TASK ITEM: Copy the lines exactly. Begin at the first line of the data and stop after the line with "min,in_shamt[1],sh_p[0][1],140".

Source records
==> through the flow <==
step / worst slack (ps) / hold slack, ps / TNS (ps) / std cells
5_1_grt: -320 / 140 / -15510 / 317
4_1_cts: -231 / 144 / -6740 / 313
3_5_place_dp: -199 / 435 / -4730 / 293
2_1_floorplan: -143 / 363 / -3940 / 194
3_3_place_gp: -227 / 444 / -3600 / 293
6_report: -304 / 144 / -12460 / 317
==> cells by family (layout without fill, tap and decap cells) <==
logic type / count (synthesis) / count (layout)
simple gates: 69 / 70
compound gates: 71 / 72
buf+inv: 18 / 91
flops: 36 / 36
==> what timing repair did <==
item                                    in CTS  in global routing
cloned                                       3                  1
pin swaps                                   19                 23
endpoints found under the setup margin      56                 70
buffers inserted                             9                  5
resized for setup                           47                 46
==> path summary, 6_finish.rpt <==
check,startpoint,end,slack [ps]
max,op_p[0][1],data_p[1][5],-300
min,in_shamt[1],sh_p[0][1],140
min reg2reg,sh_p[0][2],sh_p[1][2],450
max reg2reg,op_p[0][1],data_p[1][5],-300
### src/rtl/storage_ro_arbiter_if.sv
// Request/response bundle between the two RO requesters, the storage RO port and the arbiter.
// The "master" side is the requesters plus the RAM; the "slave" side is the arbiter.
interface storage_ro_arbiter_if #(
   parameter int ADDR_W = 8,
   parameter int DATA_W = 32,
   parameter int CNT_W  = 16
) ();
   logic              core_req;
   logic [ADDR_W-1:0] core_addr;
   logic              core_gnt;
   logic              core_rvalid;
   logic [DATA_W-1:0] core_rdata;

   logic              hk_req;
   logic [ADDR_W-1:0] hk_addr;
   logic              hk_gnt;
   logic              hk_rvalid;
   logic [DATA_W-1:0] hk_rdata;

   logic              ram_csb;
   logic [ADDR_W-1:0] ram_addr;
   logic [DATA_W-1:0] ram_rdata;

   logic              clr_cnt;
   logic [CNT_W-1:0]  contention_cnt;

   modport master (
      output core_req, core_addr, hk_req, hk_addr, ram_rdata, clr_cnt,
      input  core_gnt, core_rvalid, core_rdata, hk_gnt, hk_rvalid, hk_rdata,
             ram_csb, ram_addr, contention_cnt
   );

   modport slave (
      input  core_req, core_addr, hk_req, hk_addr, ram_rdata, clr_cnt,
      output core_gnt, core_rvalid, core_rdata, hk_gnt, hk_rvalid, hk_rdata,
             ram_csb, ram_addr, contention_cnt
   );
endinterface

SOLUTION FOR THIS PROBLEM:
==> through the flow <==
step / worst slack (ps) / hold slack, ps / TNS (ps) / std cells
5_1_grt: -320 / 140 / -15510 / 317
4_1_cts: -231 / 144 / -6740 / 313
3_5_place_dp: -199 / 435 / -4730 / 293
2_1_floorplan: -143 / 363 / -3940 / 194
3_3_place_gp: -227 / 444 / -3600 / 293
6_report: -304 / 144 / -12460 / 317
==> cells by family (layout without fill, tap and decap cells) <==
logic type / count (synthesis) / count (layout)
simple gates: 69 / 70
compound gates: 71 / 72
buf+inv: 18 / 91
flops: 36 / 36
==> what timing repair did <==
item                                    in CTS  in global routing
cloned                                       3                  1
pin swaps                                   19                 23
endpoints found under the setup margin      56                 70
buffers inserted                             9                  5
resized for setup                           47                 46
==> path summary, 6_finish.rpt <==
check,startpoint,end,slack [ps]
max,op_p[0][1],data_p[1][5],-300
min,in_shamt[1],sh_p[0][1],140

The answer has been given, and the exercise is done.